Abschnitt XVI Ziffer 2 lautet:

„Bei Rückgabe muss das Fahrzeug in einem dem Alter und der vertragsgemäßen Fahrleistung entsprechenden Erhaltungszustand, frei von Schäden und Mängeln sowie verkehrssicher und betriebssicher sein. Normale Verschleißspuren gelten nicht als Schaden. Es wird empfohlen, über den Zustand bei Rückgabe ein gemeinsames Protokoll anzufertigen und von beiden Vertragspartnern oder ihren Bevollmächtigten zu unterschreiben.“ 

Da sich die Parteien bei Rückgabe des Fahrzeuges über die Höhe des Minderwertes nicht haben einigen können (Autohaus forderte 2.005,04 EUR, Leasingnehmer war bereit 300 EUR zu akzeptieren), wurde die DEKRA vom Autohaus mit der Erstellung eines Gutachtens beauftragt. Dieses Gutachten, war die Mandantin nachvollziehbar, nicht bereit zu akzeptieren. Die Mandantin hatte ebenfalls einen Gutachter hinzugezogen, der einen Minderwert von 300 EUR zzgl. Mehrwertsteuer ermittelte. Daraufhin erhob die Leasinggeberin vor dem Amtsgericht Frankfurt/Main Klage.
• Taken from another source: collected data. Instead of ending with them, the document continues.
This is an optimization exercise on Yosys and OpenROAD, whose aim is small area, a short achievable clock period and few clock cycles, not a production implementation.
Only simulation tests tie the RTL to the original design; equivalence was not proved.
No activity file was given, so power comes from the tool's default toggle rates.

==> design.v <==
/*verilator lint_off DECLFILENAME*/
module CPU (
    input             Clk,
    input             Reset,
    input      [31:0] Input_Data,
    output     [31:0] Address,
    output     [31:0] Output_Data,
    output     [ 3:0] Write_Enable
);
  reg  [31:0] addr_r;      
  reg  [31:2] pc_r;        
  reg  [31:2] ir_r;        
  reg         ir_v;        
  reg  [31:0] dout_r;      
  reg  [ 3:0] we_r;        
  reg         ph1;         
  reg         ph2;         
  reg         m_load;      
  reg         m_cross;     
  reg  [ 4:0] m_rd;        
  reg  [ 2:0] m_f3;        
  reg  [ 3:0] m_we2;       
  reg  [ 1:0] m_off;       
  wire [31:0] ir = {ir_r, 2'b11};
  wire [ 4:0] opc = ir[6:2];
  wire [ 2:0] f3  = ir[14:12];
  wire [ 4:0] rd  = ir[11:7];
  wire op_lui    = (opc == 5'b01101);
  wire op_auipc  = (opc == 5'b00101);
  wire op_jal    = (opc == 5'b11011);
  wire op_jalr   = (opc == 5'b11001);
  wire op_branch = (opc == 5'b11000);
  wire op_load   = (opc == 5'b00000);
  wire op_store  = (opc == 5'b01000);
  wire op_imm    = (opc == 5'b00100);
  wire op_reg    = (opc == 5'b01100);
  wire [31:0] imm_i = {{20{ir[31]}}, ir[31:20]};
  wire [31:0] imm_s = {{20{ir[31]}}, ir[31:25], ir[11:7]};
  wire [31:0] imm_b = {{19{ir[31]}}, ir[31], ir[7], ir[30:25], ir[11:8], 1'b0};
  wire [31:0] imm_j = {{11{ir[31]}}, ir[31], ir[19:12], ir[20], ir[30:21], 1'b0};
  wire [31:0] imm_u = {ir[31:12], 12'h000};
  wire normal = ~ph1 & ~ph2;
  wire exec   = normal & ir_v;
  reg  [31:0] r_regs [1:31];
  wire        rf_we;
  wire [ 4:0] rf_wa;
  wire [31:0] rf_wd;
  reg  [31:0] wb_d;
  reg  [ 4:0] wb_rd;
  reg         wb_v;
  always @(posedge Clk) begin
    if (wb_v)
      r_regs[wb_rd] <= wb_d;
  end
  reg  [31:1] ra_oh, rb_oh, ra_oh_h, rb_oh_h;
  reg         ra_fw, rb_fw, ra_fw_h, rb_fw_h;
  reg  [31:0] rs1, rs2;
  integer k;
  always @(*) begin
    rs1 = {wb_d[31:16] & {16{ra_fw_h}}, wb_d[15:0] & {16{ra_fw}}};
    rs2 = {wb_d[31:16] & {16{rb_fw_h}}, wb_d[15:0] & {16{rb_fw}}};
    for (k = 1; k < 32; k = k + 1) begin
      rs1 = rs1 | (r_regs[k] & {{16{ra_oh_h[k]}}, {16{ra_oh[k]}}});
      rs2 = rs2 | (r_regs[k] & {{16{rb_oh_h[k]}}, {16{rb_oh[k]}}});
    end
  end
  wire [31:0] opb = op_reg ? rs2 :
                    op_store ? imm_s : imm_i;
  wire        sub = (op_reg & ir[30] & (f3 == 3'b000)) |
                    ((op_reg | op_imm) & (f3[2:1] == 2'b01));
  wire [32:0] sum;
  add32 u_add (.a(rs1), .b(opb ^ {32{sub}}), .ci(sub), .s(sum));
  wire        ltu = ~sum[32];
  wire        lts = (rs1[31] ^ opb[31]) ? rs1[31] : sum[31];
  wire [ 4:0] shamt = opb[4:0];
  wire        sh_left = ~f3[2];
  reg  [31:0] sh_in;
  reg  [31:0] sh_res;
  integer i;
  always @(*) begin
    for (i = 0; i < 32; i = i + 1)
      sh_in[i] = sh_left ? rs1[31 - i] : rs1[i];
  end
  wire [31:0] sh_r = $signed({ir[30] & ~sh_left & rs1[31], sh_in}) >>> shamt;
  always @(*) begin
    for (i = 0; i < 32; i = i + 1)
      sh_res[i] = sh_left ? sh_r[31 - i] : sh_r[i];
  end
  wire        c_eq  = (rs1 == rs2);
  wire        c_ltu = (rs1 < rs2);
  wire        c_lt  = ($signed(rs1) < $signed(rs2));
  reg         cond;
  always @(*) begin
    case (f3[2:1])
      2'b11:   cond = c_ltu;
      2'b10:   cond = c_lt;
      default: cond = c_eq;
    endcase
  end
  wire        taken = op_jal | op_jalr | (op_branch & (cond ^ f3[0]));
  wire [31:0] pc_imm = op_jal ? imm_j : op_branch ? imm_b : imm_u;
  wire [31:0] pc_add = (op_lui ? 32'd0 : {pc_r, 2'b00}) + pc_imm;
  wire [31:2] target = op_jalr ? sum[31:2] : pc_add[31:2];
  wire [ 1:0] off = sum[1:0];
  wire [ 3:0] size_mask = (f3[1:0] == 2'b00) ? 4'b0001 :
                          (f3[1:0] == 2'b01) ? 4'b0011 : 4'b1111;
  wire [ 7:0] lane_mask = {4'b0000, size_mask} << off;
  wire        crosses = (lane_mask[7:4] != 4'b0000);
  reg  [31:0] st_data;
  always @(*) begin
    case (off)
      2'b00:   st_data = rs2;
      2'b01:   st_data = {rs2[23:0], rs2[31:24]};
      2'b10:   st_data = {rs2[15:0], rs2[31:16]};
      default: st_data = {rs2[ 7:0], rs2[31: 8]};
    endcase
  end
  wire [31:0] merged;
  genvar g;
  generate
    for (g = 0; g < 4; g = g + 1) begin : g_merge
      assign merged[8*g+7:8*g] = (ph2 && g >= m_off) ? dout_r[8*g+7:8*g]
                                                      : Input_Data[8*g+7:8*g];
    end
  endgenerate
  reg  [31:0] ld_rot;
  always @(*) begin
    case (m_off)
      2'b00:   ld_rot = merged;
      2'b01:   ld_rot = {merged[ 7:0], merged[31: 8]};
      2'b10:   ld_rot = {merged[15:0], merged[31:16]};
      default: ld_rot = {merged[23:0], merged[31:24]};
    endcase
  end
  reg  [31:0] ld_data;
  always @(*) begin
    case (m_f3)
      3'b000:  ld_data = {{24{ld_rot[7]}}, ld_rot[7:0]};
      3'b001:  ld_data = {{16{ld_rot[15]}}, ld_rot[15:0]};
      3'b100:  ld_data = {24'd0, ld_rot[7:0]};
      3'b101:  ld_data = {16'd0, ld_rot[15:0]};
      default: ld_data = ld_rot;
    endcase
  end
  wire ld_last = m_load & ((ph1 & ~m_cross) | ph2);
  wire wb_kind = op_lui | op_auipc | op_jal | op_jalr | op_imm | op_reg;
  wire wb_exec = exec & wb_kind;
  assign rf_we = wb_exec | ld_last;
  assign rf_wa = normal ? rd : m_rd;
  wire s_alu  = normal & (op_reg | op_imm);
  wire s_sum  = s_alu & (f3 == 3'b000);
  wire s_sh   = s_alu & (f3[1:0] == 2'b01);
  wire s_slt  = s_alu & (f3 == 3'b010);
  wire s_sltu = s_alu & (f3 == 3'b011);
  wire s_xor  = s_alu & (f3 == 3'b100);
  wire s_or   = s_alu & (f3 == 3'b110);
  wire s_and  = s_alu & (f3 == 3'b111);
  wire s_pc   = normal & (op_lui | op_auipc);
  wire s_link = normal & (op_jal | op_jalr);
  wire s_ld   = ~normal;
  assign rf_wd = (sum[31:0]             & {32{s_sum}})  |
                 (sh_res                & {32{s_sh}})   |
                 {31'd0, (lts & s_slt) | (ltu & s_sltu)} |
                 ((rs1 ^ opb)           & {32{s_xor}})  |
                 ((rs1 | opb)           & {32{s_or}})   |
                 ((rs1 & opb)           & {32{s_and}})  |
                 (pc_add                & {32{s_pc}})   |
                 ({addr_r[31:2], 2'b00} & {32{s_link}}) |
                 (ld_data               & {32{s_ld}});
  wire        mem_op = exec & (op_load | op_store);
  wire        redirect = exec & taken;
  wire [31:2] inc_in = (ph1 & m_cross) ? addr_r[31:2] :
                       ~normal ? pc_r : addr_r[31:2];
  wire [31:2] inc = inc_in + 30'd1;
  wire        rd_w = normal ? exec & (wb_kind | op_load) & (rd != 5'd0)
                            : m_load & (m_rd != 5'd0);
  wire [ 4:0] rd_ref = normal ? rd : m_rd;
  wire [ 4:0] sel_a = normal ? Input_Data[19:15] : ir_r[19:15];
  wire [ 4:0] sel_b = normal ? Input_Data[24:20] : ir_r[24:20];
  wire        fw_a = rd_w & (sel_a == rd_ref);
  wire        fw_b = rd_w & (sel_b == rd_ref);
  wire [31:0] dec_a = 32'd1 << sel_a;
  wire [31:0] dec_b = 32'd1 << sel_b;
  wire        fw_a_h = rd_w & ~|(sel_a ^ rd_ref);
  wire        fw_b_h = rd_w & ~|(sel_b ^ rd_ref);
  always @(posedge Clk) begin
    ra_fw   <= fw_a;
    rb_fw   <= fw_b;
    ra_fw_h <= fw_a_h;
    rb_fw_h <= fw_b_h;
    for (k = 1; k < 32; k = k + 1) begin
      ra_oh[k]   <= (sel_a == k[4:0]) & ~fw_a;
      rb_oh[k]   <= (sel_b == k[4:0]) & ~fw_b;
      ra_oh_h[k] <= dec_a[k] & ~fw_a_h;
      rb_oh_h[k] <= dec_b[k] & ~fw_b_h;
    end
  end
  always @(posedge Clk) begin
    if (Reset)
      wb_v <= 1'b0;
    else
      wb_v <= rf_we & (rf_wa != 5'd0);
    wb_d  <= rf_wd;
    wb_rd <= rf_wa;
  end
  always @(posedge Clk) begin
    if (normal) begin
      ir_r <= Input_Data[31:2];
      pc_r <= addr_r[31:2];
    end
  end
  always @(posedge Clk) begin
    if (Reset) begin
      addr_r  <= 32'h00000000;
      ir_v    <= 1'b0;
      we_r    <= 4'b0000;
      ph1     <= 1'b0;
      ph2     <= 1'b0;
    end else if (normal) begin
      if (mem_op) begin
        addr_r  <= sum;
        ir_v    <= 1'b1;
        ph1     <= 1'b1;
        we_r    <= op_store ? lane_mask[3:0] : 4'b0000;
      end else if (redirect) begin
        addr_r  <= {target, 2'b00};
        ir_v    <= 1'b0;
      end else begin
        addr_r  <= {inc, 2'b00};
        ir_v    <= 1'b1;
      end
    end else if (ph1 & m_cross) begin
      addr_r  <= {inc, addr_r[1:0]};
      ph1     <= 1'b0;
      ph2     <= 1'b1;
      we_r    <= m_we2;
    end else begin
      addr_r  <= {inc, 2'b00};
      ph1     <= 1'b0;
      ph2     <= 1'b0;
      we_r    <= 4'b0000;
    end
  end
  always @(posedge Clk) begin
    if (mem_op) begin
      m_load  <= op_load;
      m_cross <= crosses;
      m_rd    <= rd;
      m_f3    <= f3;
      m_off   <= sum[1:0];
      m_we2   <= op_store ? lane_mask[7:4] : 4'b0000;
      dout_r  <= st_data;
    end else if (ph1 & m_load) begin
      dout_r  <= Input_Data;
    end
  end
  assign Address      = addr_r;
  assign Output_Data  = dout_r;
  assign Write_Enable = we_r;
endmodule
This is an optimization exercise on Yosys and OpenROAD, whose aim is small area and a short achievable clock period, not a production implementation.
RTL that was checked went through simulation tests only; none was proved equivalent to the original.
Function not checked in runs 1 to 4, 6 and 7: the RTL went through the layout flow alone.
Power is estimated from default activity; no workload was simulated.

## flow/config.mk

```make
export PLATFORM = sky130hd
export DESIGN_NAME = CPU
export DESIGN_NICKNAME = CPU
export VERILOG_FILES = /design/flow/design.v
export SDC_FILE = /design/flow/constraint.sdc
export NUM_CORES = 4
export LEC_CHECK = 0
export CAP_MARGIN = 20
export CORE_MARGIN = 2
export CORE_UTILIZATION = 40
export SETUP_SLACK_MARGIN = 2.5
export SLEW_MARGIN = 20
```

## flow/constraint.sdc

```tcl
create_clock -name core_clock -period 6.0 [get_ports {clk}]
set_input_delay 1.2000 -clock core_clock [delete_from_list [all_inputs] [get_ports {clk}]]
set_output_delay 1.2000 -clock core_clock [all_outputs]
set_load 0.01 [all_outputs]
```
Im Ergebnis einer umfangreichen Beweisaufnahme, in der nicht nur der Mitarbeiter des Autohauses, der das Rücknahmeprotokoll erstellte, und die beiden Parteigutachter vernommen wurden, sondern das Gericht ein weiteres Gutachten zum Minderwert einholte, sprach es in dem Urteil der Leasinggeberin lediglich einen Minderwert von 100 EUR zu.